Wielka Brytania jest centrum tego, czym żyje tak naprawdę cały świat. Chodzi oczywiście o stan zdrowia członków rodziny królewskiej. Jakiś czas temu król Karol III usłyszał diagnozę - rak.W styczniu księżna Kate trafiła do szpitala i musiała przejść operację jamy brzusznej. Pałac nie ujawnił szczegółów, o jaką konkretnie operację chodziło. Wiadomo jednak, że żona księcia Williama przechodzi właśnie rekonwalescencję po zabiegu. Z oświadczenia wydanego niedawno przez pałac wynika, że księżna nie wróci do swoich obowiązków przed Wielkanocą.
Teraz przedstawiciel księżnej Kate uaktualnił informacje dotyczące jej stanu zdrowia. Nie padły jednak żadne konkrety. W rozmowie ze stacją E! 29 lutego przekazał, że na razie nic nie zmieniło się w sprawie powrotu księżnej do obowiązków (ani wcześniej, ani później) i dodał, że księżna prosi, by uszanować jej prywatność.
Pałac Kensington jasno przedstawił w styczniu harmonogram powrotu księżnej do zdrowia i będziemy przekazywać jedynie istotne aktualizacje. Takie wytyczne obowiązują
- podkreślił.
Przedstawiciele księżnej Kate dwa dni wcześniej, 27 lutego, mówili stacji NBC News, że Kate nadal "radzi sobie dobrze". 29 stycznia pałac informował, że księżna Kate "robi znaczne postępy", dziękując jednocześnie personelowi londyńskiego szpitala za opiekę. Podziękowania przekazano również dla ludzi z całego świata, którzy martwią się o księżną.

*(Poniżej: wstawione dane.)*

## config.mk

```make
export PLATFORM = sky130hd
export DESIGN_NAME = uart_imem_loader
export DESIGN_NICKNAME = d
export VERILOG_FILES = /design/src/rtl/uart_imem_loader_pkg.sv /design/src/rtl/uart_imem_loader_rx.sv /design/src/rtl/uart_imem_loader.sv
export SDC_FILE = /design/constraint.sdc
export NUM_CORES = 1
export LEC_CHECK = 0
export CORE_MARGIN = 4
export CORE_UTILIZATION = 55
export DETAILED_ROUTE_END_ITERATION = 8
export DONT_BUFFER_PORTS = 1
export PLACE_DENSITY = 0.74
export SLEW_MARGIN = 20
export SYNTH_ARGS = -nofsm -noshare
export SYNTH_HDL_FRONTEND = slang
export SYNTH_SLANG_ARGS = --single-unit
export TNS_END_PERCENT = 20
```

## constraint.sdc

```tcl
create_clock -name clk -period 4.38 [get_ports clk]
set_input_delay 0.438 -clock clk [delete_from_list [all_inputs] [get_ports clk]]
set_output_delay 0.438 -clock clk [all_outputs]
set_load 0.005 [all_outputs]
```

## src/rtl/uart_imem_loader_pkg.sv

```systemverilog
// Shared constants for the UART boot loader: loader FSM encodings, receiver
// bit-FSM encodings and the 8N1 frame layout.
package uart_imem_loader_pkg;

  localparam logic [1:0] S_LEN  = 2'd0;
  localparam logic [1:0] S_DATA = 2'd1;
  localparam logic [1:0] S_DONE = 2'd2;
  localparam logic [1:0] S_ERR  = 2'd3;

  localparam logic [1:0] RX_IDLE  = 2'd0;
  localparam logic [1:0] RX_START = 2'd1;
  localparam logic [1:0] RX_DATA  = 2'd2;
  localparam logic [1:0] RX_STOP  = 2'd3;

  localparam logic UART_START_BIT = 1'b0;
  localparam logic UART_STOP_BIT  = 1'b1;
  localparam int   UART_DATA_BITS = 8;

endpackage

```

## src/rtl/uart_imem_loader_rx.sv

```systemverilog
// 8N1 UART byte receiver: 2-FF synchronizer, mid-bit sampling baud counter,
// one-cycle byte_valid / frame_err pulses.
module uart_rx_byte
  import uart_imem_loader_pkg::*;
#(
  parameter int BAUD_DIV = 868
) (
  input  logic       clk,
  input  logic       rst,
  input  logic       uart_rx,
  output logic       byte_valid,
  output logic [7:0] rx_byte,
  output logic       frame_err
);

  localparam int CNT_W = $clog2(BAUD_DIV);
  localparam logic [CNT_W-1:0] HALF_LAST = CNT_W'(BAUD_DIV / 2 - 1);
  localparam logic [CNT_W-1:0] FULL_LAST = CNT_W'(BAUD_DIV - 1);

  logic [1:0]       sync_q;
  logic             prev_q;
  logic [1:0]       state_q, state_d;
  logic [CNT_W-1:0] cnt_q, cnt_d;
  logic [2:0]       bit_q, bit_d;
  logic [7:0]       shift_q, shift_d;
  logic             valid_q, valid_d;
  logic             ferr_q, ferr_d;
  logic             rx_s;

  assign rx_s = sync_q[1];

  always_comb begin
    state_d = state_q;
    cnt_d   = cnt_q;
    bit_d   = bit_q;
    shift_d = shift_q;
    valid_d = 1'b0;
    ferr_d  = 1'b0;
    case (state_q)
      RX_IDLE: begin
        if (prev_q && !rx_s) begin
          state_d = RX_START;
          cnt_d   = '0;
        end
      end
      RX_START: begin
        // A start bit that is high again at mid-bit was only a glitch.
        if (cnt_q == HALF_LAST) begin
          cnt_d = '0;
          bit_d = '0;
          state_d = (rx_s == UART_START_BIT) ? RX_DATA : RX_IDLE;
        end else begin
          cnt_d = cnt_q + 1'b1;
        end
      end
      RX_DATA: begin
        if (cnt_q == FULL_LAST) begin
          cnt_d   = '0;
          shift_d = {rx_s, shift_q[7:1]};
          bit_d   = bit_q + 3'd1;
          if (bit_q == 3'(UART_DATA_BITS - 1)) state_d = RX_STOP;
        end else begin
          cnt_d = cnt_q + 1'b1;
        end
      end
      default: begin
        if (cnt_q == FULL_LAST) begin
          cnt_d   = '0;
          state_d = RX_IDLE;
          if (rx_s == UART_STOP_BIT) valid_d = 1'b1;
          else                       ferr_d  = 1'b1;
        end else begin
          cnt_d = cnt_q + 1'b1;
        end
      end
    endcase
  end

  always_ff @(posedge clk or posedge rst) begin
    if (rst) begin
      sync_q  <= 2'b11;
      prev_q  <= 1'b1;
      state_q <= RX_IDLE;
      cnt_q   <= '0;
      bit_q   <= '0;
      shift_q <= '0;
      valid_q <= 1'b0;
      ferr_q  <= 1'b0;
    end else begin
      sync_q  <= {sync_q[0], uart_rx};
      prev_q  <= rx_s;
      state_q <= state_d;
      cnt_q   <= cnt_d;
      bit_q   <= bit_d;
      shift_q <= shift_d;
      valid_q <= valid_d;
      ferr_q  <= ferr_d;
    end
  end

  assign byte_valid = valid_q;
  assign rx_byte    = shift_q;
  assign frame_err  = ferr_q;

endmodule

```

## src/rtl/uart_imem_loader.sv

```systemverilog
// Boot loader: receives a length-prefixed little-endian word image over UART,
// writes it into instruction memory and releases the core reset when complete.
module uart_imem_loader
  import uart_imem_loader_pkg::*;
#(
  parameter int BAUD_DIV = 868,
  parameter int ADDR_W   = 10
) (
  input  logic              clk,
  input  logic              rst,
  input  logic              uart_rx,
  output logic              imem_we,
  output logic [ADDR_W-1:0] imem_addr,
  output logic [31:0]       imem_wdata,
  output logic              core_rst,
  output logic              done,
  output logic              err
);

  localparam logic [31:0] CAPACITY = 32'(2 ** ADDR_W);

  logic       byte_valid;
  logic [7:0] rx_byte;
  logic       frame_err;

  uart_rx_byte #(.BAUD_DIV(BAUD_DIV)) u_rx (
    .clk        (clk),
    .rst        (rst),
    .uart_rx    (uart_rx),
    .byte_valid (byte_valid),
    .rx_byte    (rx_byte),
    .frame_err  (frame_err)
  );

  logic [1:0]        state_q, state_d;
  logic [1:0]        byte_cnt_q, byte_cnt_d;
  logic [31:0]       asm_q, asm_d;
  logic [ADDR_W:0]   len_q, len_d;
  logic [ADDR_W:0]   idx_q, idx_d;
  logic              we_q, we_d;
  logic [ADDR_W-1:0] addr_q, addr_d;
  logic [31:0]       wdata_q, wdata_d;
  logic              core_rst_q, core_rst_d;
  logic              done_q, done_d;
  logic              err_q, err_d;
  logic [31:0]       word_next;

  assign word_next = {rx_byte, asm_q[31:8]};

  always_comb begin
    state_d    = state_q;
    byte_cnt_d = byte_cnt_q;
    asm_d      = asm_q;
    len_d      = len_q;
    idx_d      = idx_q;
    we_d       = 1'b0;
    addr_d     = addr_q;
    wdata_d    = wdata_q;
    core_rst_d = core_rst_q;
    done_d     = done_q;
    err_d      = err_q;
    case (state_q)
      S_LEN: begin
        if (frame_err) begin
          state_d = S_ERR;
          err_d   = 1'b1;
        end else if (byte_valid) begin
          asm_d      = word_next;
          byte_cnt_d = byte_cnt_q + 2'd1;
          if (byte_cnt_q == 2'd3) begin
            if (word_next == 32'd0) begin
              state_d    = S_DONE;
              done_d     = 1'b1;
              core_rst_d = 1'b0;
            end else if (word_next > CAPACITY) begin
              state_d = S_ERR;
              err_d   = 1'b1;
            end else begin
              state_d = S_DATA;
              len_d   = word_next[ADDR_W:0];
              idx_d   = '0;
            end
          end
        end
      end
      S_DATA: begin
        // idx_q was bumped with the strobe, so it equals len_q after the last word.
        if (frame_err) begin
          state_d = S_ERR;
          err_d   = 1'b1;
        end else if (we_q && idx_q == len_q) begin
          state_d    = S_DONE;
          done_d     = 1'b1;
          core_rst_d = 1'b0;
        end else if (byte_valid) begin
          asm_d      = word_next;
          byte_cnt_d = byte_cnt_q + 2'd1;
          if (byte_cnt_q == 2'd3) begin
            we_d    = 1'b1;
            wdata_d = word_next;
            addr_d  = idx_q[ADDR_W-1:0];
            idx_d   = idx_q + 1'b1;
          end
        end
      end
      default: ;
    endcase
  end

  always_ff @(posedge clk or posedge rst) begin
    if (rst) begin
      state_q    <= S_LEN;
      byte_cnt_q <= '0;
      asm_q      <= '0;
      len_q      <= '0;
      idx_q      <= '0;
      we_q       <= 1'b0;
      addr_q     <= '0;
      wdata_q    <= '0;
      core_rst_q <= 1'b1;
      done_q     <= 1'b0;
      err_q      <= 1'b0;
    end else begin
      state_q    <= state_d;
      byte_cnt_q <= byte_cnt_d;
      asm_q      <= asm_d;
      len_q      <= len_d;
      idx_q      <= idx_d;
      we_q       <= we_d;
      addr_q     <= addr_d;
      wdata_q    <= wdata_d;
      core_rst_q <= core_rst_d;
      done_q     <= done_d;
      err_q      <= err_d;
    end
  end

  assign imem_we    = we_q;
  assign imem_addr  = addr_q;
  assign imem_wdata = wdata_q;
  assign core_rst   = core_rst_q;
  assign done       = done_q;
  assign err        = err_q;

endmodule

```

==> parameters.txt, run 1 <==
Parameter                              Value

Outcome
  Result of the run ... finished clean

Route
  DRC violation total after the first TritonRoute iteration ... 186
  DRC violation count after routing ... 0
  Antenna violation net count after detailed routing ... 0
  Average vias per placed instance ... 5.581
  Total wire length after detailed routing ... 10280 µm
  Wire per inst ... 18.16 µm
  1st-pass router iterations ... 6
  Vias ... 3159

Synth
  Most used flip-flop cell after synthesis ... sky130_fd_sc_hd__dfrtp_1
  Post-synth cell types ... 50
  Post-synth EDFFs ... 0
  Net count after synthesis ... 421
  Mapped Cells ... 412
  Yosys synthesis warning count ... 0
  Share of async-settable or async-resettable flops after synthesis ... 100.0%
  Sequential-to-total area share from yosys stat ... 55.30%
  Summed instance area of the synthesized netlist ... 5620 µm²
  Avg Synthesized Cell Area ... 13.64 µm²
  Register bit total from synthesis ... 124

GRT
  Largest net degree at the start of global routing ... 62
  Overflow left after global routing ... 0
  Antenna violations before repair ... 0
  Vias in the first global route ... 3309
  First-pass GRT wire length ... 17170 µm
  Tot GR Track Use ... 19.15%

CTS
  Clock tree from TritonCTS ... yes
  Buffer cell driving the clock tree root ... sky130_fd_sc_hd__clkbuf_8
  Quantity of gates resized following cts ... 0
  # H-tree levels ... 4
  Clk_lat worst skew ... 0.52 ns
  Clock Path Buffers ... 2
  Number of clock buffers inserted by TritonCTS ... 17
  Clock sink total ... 124
  CTS hold repair buffers ... 2
  Clock transition at the registers of the reported paths ... 0.06 ns
  Post-CTS setup repair buffer count ... 0

Finish
  Antenna Diode Count ... 0
  Number of inserted filler cells in the final layout ... 726
  Nets@finish ... 429
  Ratio of cells with drive above 1 in the final layout ... 31.18%
  Area growth, synth to finish ... 11.02%
  Most common cell after layout, fill and taps aside ... sky130_fd_sc_hd__dfrtp_1
  Core Util, Final ... 63.25%
  Highest-count cells in the layout ignoring fill and taps ... sky130_fd_sc_hd__dfrtp_1 (120), sky130_fd_sc_hd__mux2_4 (60), sky130_fd_sc_hd__nand2_1 (27), sky130_fd_sc_hd__mux2_2 (27), sky130_fd_sc_hd__nor2_1 (25)

Setup path
  Worst endpoint data arrival time ... 3.07 ns
  Required time at the endpoint of the critical path ... 4.78 ns
  Type of element capturing the critical path ... flip-flop
  Highest fanout seen on the critical path ... 29
  Logic depth of the worst register-to-register path ... 6
  Worst Setup Path Type ... reg -> reg
  Start point of the critical path ... idx_q[1]
  Source of the worst register-to-register timing path ... idx_q[1]
  Endpoint of the worst-slack reg-to-reg timing path ... imem_wdata[24]
  Critical path startpoint category ... flip-flop
  Worst setup path endpoint ... imem_wdata[24]
  Minimum setup slack among reg-to-reg paths ... 1.72 ns

Power and ir drop
  Internal Pwr Total ... 2082 µW
  Share of total power consumed by net switching ... 22.65%
  Reported net switching power ... 609.8 µW
  Power density cells ... 431.4 nW/µm²
  Sequential share of power ... 45.2%
  Portion of total power attributed to combinational logic ... 5.3%
  Max VDD drop ... 324.8 µV
  Leakage power total ... 0.003157 µW
  Relative contribution of the clock network to total power ... 49.5%

Floorplan
  Total Die Area ... 11900 µm²
  Initial core utilization ... 56.98%
  Placeable core region ... 9864 µm²
  Vertical die dimension ... 109.1 µm
  Core Rows ... 36
  Horizontal extent of the die ... 109.1 µm
  I/O pin count ... 49

Hold path
  Startpoint of the most critical hold path ... u_rx.sync_q[0]
  Worst min-delay path category ... reg -> reg

STA
  Post-Route Skew ... 0.009754 ns
  Worst-margin pin slew ... 0.8229 ns
  TNS Setup ... 0 ns
  Final number of hold-violating endpoints ... 0
  Final clock period utilization by the worst path ... 60.83%
  Relative slew slack ... 45.14%
  Upper clock frequency limit ... 375.3 MHz
  Final min period ... 2.664 ns
  Count of endpoints failing setup in the final report ... 0
  Slew Limit Fails ... 0
  Fin Hold WS ... 0.3563 ns
  RSZ-0062 raised after global routing ... false
  Worst setup slack after layout ... 1.716 ns

Job
  Count of maximum capacitance violations ... 0

Placed design
  Quantity of I/O buffers inserted on ports ... 0
  DP HPWL ... 6604 µm
  Setup WS pre-CTS ... 1.732 ns
  RePlAce Congestion ... 0.7805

Jedyną informacją, jaką przekazano dla mediów jest fakt, że dolegliwość żony księcia Williama jest nienowotworowa. Księżna podobno docenia również zainteresowanie, ale pragnie prywatności. Więcej zdjęć Kate Middleton znajdziecie w naszej galerii na górze strony.

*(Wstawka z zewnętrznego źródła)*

File: src/rtl/div_unit_pkg.sv
// Shared defines for the 32-bit iterative divider.
// State encodings, handshake constants and the 64-bit result bus type.
package div_unit_pkg;

  localparam logic [1:0] DivFree   = 2'b00;
  localparam logic [1:0] DivByZero = 2'b01;
  localparam logic [1:0] DivOn     = 2'b10;
  localparam logic [1:0] DivEnd    = 2'b11;

  localparam logic DivResultReady    = 1'b1;
  localparam logic DivResultNotReady = 1'b0;
  localparam logic DivStart          = 1'b1;
  localparam logic DivStop           = 1'b0;

  typedef logic [63:0] DoubleRegBus;

endpackage

File: src/rtl/div_step.sv
// One restoring shift-subtract step of the divider.
// Accumulator layout: {partial remainder[64:32], quotient/dividend bits[31:0]}.
module div_step (
  input  logic [64:0] i_acc,
  input  logic [31:0] i_divisor,
  output logic [64:0] o_acc
);

  logic [33:0] w_cand;
  logic [34:0] w_diff;
  logic        w_lt;
  logic [32:0] w_rem;
  logic        w_unused_top;

  // Shift the next dividend bit into the partial remainder, then trial-subtract.
  assign w_cand = {i_acc[64:32], i_acc[31]};
  assign w_diff = {1'b0, w_cand} - {3'b000, i_divisor};
  assign w_lt   = w_diff[34];
  assign w_rem  = w_lt ? w_cand[32:0] : w_diff[32:0];
  assign o_acc  = {w_rem, i_acc[30:0], ~w_lt};

  assign w_unused_top = w_cand[33] ^ w_diff[33];

endmodule

File: src/rtl/div_unit.sv
// 32-bit iterative restoring divider, 64-bit {rem, quo} result.
// Signed DIV support is built only when DIV_SIGNED_EN is defined.
module div_unit
  import div_unit_pkg::*;
(
  input  logic        clk,
  input  logic        rst,
  input  logic        signed_div_i,
  input  logic [31:0] opdata1_i,
  input  logic [31:0] opdata2_i,
  input  logic        start_i,
  input  logic        annul_i,
  output DoubleRegBus result_o,
  output logic        ready_o
);

  logic [1:0]  r_state;
  logic [5:0]  r_cnt;
  logic [64:0] r_div;
  logic [31:0] r_divisor;
  logic [63:0] r_result;
  logic        r_ready;

  logic [64:0] w_next;
  logic [31:0] w_op1;
  logic [31:0] w_op2;
  logic [31:0] w_quo;
  logic [31:0] w_rem;
  logic        w_accept;

  assign w_accept = (r_state == DivFree) &&
                    (start_i == DivStart) && !annul_i;

`ifdef DIV_SIGNED_EN
  logic r_neg_q;
  logic r_neg_r;
  logic w_sgn1;
  logic w_sgn2;

  assign w_sgn1 = signed_div_i & opdata1_i[31];
  assign w_sgn2 = signed_div_i & opdata2_i[31];
  assign w_op1  = w_sgn1 ? -opdata1_i : opdata1_i;
  assign w_op2  = w_sgn2 ? -opdata2_i : opdata2_i;
  // Remainder follows the dividend's sign, quotient the XOR of signs.
  assign w_quo  = r_neg_q ? -r_div[31:0] : r_div[31:0];
  assign w_rem  = r_neg_r ? -r_div[63:32] : r_div[63:32];

  always_ff @(posedge clk) begin
    if (rst) begin
      r_neg_q <= 1'b0;
      r_neg_r <= 1'b0;
    end else if (w_accept) begin
      r_neg_q <= w_sgn1 ^ w_sgn2;
      r_neg_r <= w_sgn1;
    end
  end
`else
  logic w_unused_sign;

  assign w_unused_sign = signed_div_i;
  assign w_op1 = opdata1_i;
  assign w_op2 = opdata2_i;
  assign w_quo = r_div[31:0];
  assign w_rem = r_div[63:32];
`endif

  div_step u_step (
    .i_acc     (r_div),
    .i_divisor (r_divisor),
    .o_acc     (w_next)
  );

  always_ff @(posedge clk) begin
    if (rst) begin
      r_state   <= DivFree;
      r_cnt     <= 6'd0;
      r_div     <= '0;
      r_divisor <= '0;
      r_result  <= '0;
      r_ready   <= DivResultNotReady;
    end else begin
      unique case (r_state)
        DivFree: begin
          if (w_accept) begin
            r_cnt <= 6'd0;
            if (opdata2_i == 32'd0) begin
              r_state <= DivByZero;
            end else begin
              r_state   <= DivOn;
              r_div     <= {33'd0, w_op1};
              r_divisor <= w_op2;
            end
          end
        end
        DivByZero: begin
          r_state  <= DivEnd;
          r_result <= '0;
          r_ready  <= DivResultReady;
        end
        DivOn: begin
          if (annul_i) begin
            r_state  <= DivFree;
            r_cnt    <= 6'd0;
            r_result <= '0;
            r_ready  <= DivResultNotReady;
          end else if (r_cnt != 6'd32) begin
            r_div <= w_next;
            r_cnt <= r_cnt + 6'd1;
          end else begin
            r_state  <= DivEnd;
            r_cnt    <= 6'd0;
            r_result <= {w_rem, w_quo};
            r_ready  <= DivResultReady;
          end
        end
        DivEnd: begin
          if (start_i == DivStop) begin
            r_state  <= DivFree;
            r_result <= '0;
            r_ready  <= DivResultNotReady;
          end
        end
        default: r_state <= DivFree;
      endcase
    end
  end

  assign result_o = r_result;
  assign ready_o  = r_ready;

endmodule

File: config.mk
export PLATFORM = sky130hd
export DESIGN_NAME = div_unit
export DESIGN_NICKNAME = d
export VERILOG_FILES = /design/src/rtl/div_unit_pkg.sv /design/src/rtl/div_step.sv /design/src/rtl/div_unit.sv
export SDC_FILE = /design/constraint.sdc
export NUM_CORES = 1
export LEC_CHECK = 0
export ABC_CLOCK_PERIOD_IN_PS = 7840
export BUFFER_PORTS_ARGS = -buffer_cell sky130_fd_sc_hd__buf_2
export CAP_MARGIN = 20
export CELL_PAD_IN_SITES_DETAIL_PLACEMENT = 0
export CELL_PAD_IN_SITES_GLOBAL_PLACEMENT = 1
export CORE_UTILIZATION = 45
export CTS_CLUSTER_SIZE = 25
export DETAILED_ROUTE_END_ITERATION = 10
export PLACE_DENSITY = 0.94
export SYNTH_ARGS = -nofsm -noshare
export SYNTH_HDL_FRONTEND = slang
export SYNTH_SLANG_ARGS = --single-unit
File: constraint.sdc
create_clock -name clk -period 7.84 [get_ports clk]
set_input_delay 1.96 -clock clk [delete_from_list [all_inputs] [get_ports clk]]
set_output_delay 1.96 -clock clk [all_outputs]
set_load 0.005 [all_outputs]
# ---- Word-level counts from Yosys, hierarchy flattened
# Cells that the tools add are included.
dict set report word_totals {
  romBits 0
  n_memories 0
  out_inout_bits 65
  wordCells 56
  reg_bits 170
  ram_bits 0
  inputBits 69
  latchBits 0
}
dict set report classes {
  reduce_logical 12
  n_mul 0
  div_mod_pow 0
  mux 24
  n_shift 0
  bitwise_logic 2
  addsub 2
  n_lt_le_gt_ge 0
  n_eq_ne 10
}
# operator count
set op_table {}
lappend op_table {{$mux 65} 4}
lappend op_table {{$mux 64} 3}
lappend op_table {{$pmux 64 s3} 1}
lappend op_table {{$pmux 65 s2} 1}
lappend op_table {{$sub 34x32->35} 1}
lappend op_table {{$mux 33} 1}
lappend op_table {{$logic_not 32->1} 1}
lappend op_table {{$mux 6} 3}
lappend op_table {{$pmux 6 s2} 1}
lappend op_table {{$mux 2} 5}
lappend op_table {{$ne 2x2->1 const B} 5}
lappend op_table {{$reduce_and 3->1} 3}
lappend op_table {{$pmux 2 s4} 1}
lappend op_table {{$add 6x1->6 const B} 1}
lappend op_table {{$ne 6x6->1 const B} 1}
lappend op_table {{$reduce_and 5->1} 1}
lappend op_table {{$eq 2x2->1 const B} 2}
lappend op_table {{$mux 1} 3}
lappend op_table {{$ne 3x3->1 const B} 1}
lappend op_table {{$pmux 1 s3} 1}
lappend op_table {{$reduce_bool 3->1} 1}
lappend op_table {{$eq 2x1->1 const B} 1}
lappend op_table {{$logic_and 1x1->1} 2}
lappend op_table {{$logic_not 2->1} 1}
lappend op_table {{4 further kinds} 5}

# ---- Depth between registers and ports, before layout
# Gate-level depths: netlist (run 1).
dict set report depth {
  ltp_word 5
  mapped_depth 13
  mapped_depth_nobuf 12
}

# ---- Modules after synthesis
# A second synthesis (run 1) with hierarchy kept.
dict set report hier_totals {
  hier_cells 1349
  area_unflattened_um2 10904.2
}
# mod area_each_um2 n_inst cells_per_inst
set by_module_without_submodules {}
lappend by_module_without_submodules {div_unit 8475.6 1 980}
lappend by_module_without_submodules {div_step 2428.6 1 369}

# ---- Least setup slack after synthesis (run 1)
# No wires, ideal clock.
dict set report synth_timing {
  path_type {input port to flip-flop}
  start {input port opdata2_i[24]}
  end {register r_div[64]}
  setup_time_ns 0.059
  t_required_ns 7.781
  cell_stages 10
  t_arrival_ns 3.662
  slack_ns 4.119
  path_cell_list {nor4_1 nand4_1 o21ai_0 nor2_1 a21oi_1 nor3_2 nor2_1 clkbuf_1 o21ai_0 nand2_1}
}
dict set report synth_via {
  elab_chain_cells 3
}
# item line_no
set synth_lines {}
lappend synth_lines {{start: declaration} div_unit.sv:10} ;# input logic [31:0] opdata2_i,
lappend synth_lines {{$logic_not 32->1} div_unit.sv:86} ;# if (opdata2_i == 32'd0) begin
lappend synth_lines {{$ne 2x2->1 (no line)} --}
lappend synth_lines {{$reduce_and 5->1 (no line)} --}
lappend synth_lines {{end signal: assignment} div_unit.sv:90} ;# r_div <= {33'd0, w_op1};
lappend synth_lines {{end signal: assignment} div_unit.sv:107} ;# r_div <= w_next;
lappend synth_lines {{end: declaration} div_unit.sv:19} ;# logic [64:0] r_div;
# Every way passes these cells.
# A chain may end at the register's enable or synchronous reset.

# ---- Final worst setup path (run 1)
dict set report layout_timing {
  start {input port opdata2_i[16]}
  end {register r_div[57]}
}
# The elaborated chain is that of the path after synthesis.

Księżna Walii docenia zainteresowanie, jakie wzbudzi to oświadczenie. Ma nadzieję, że opinia publiczna zrozumie jej pragnienie zapewnienia swoim dzieciom jak najwięcej normalności oraz jej życzenie, aby jej osobiste informacje medyczne pozostały prywatne
- przekazano w oświadczeniu z 17 stycznia.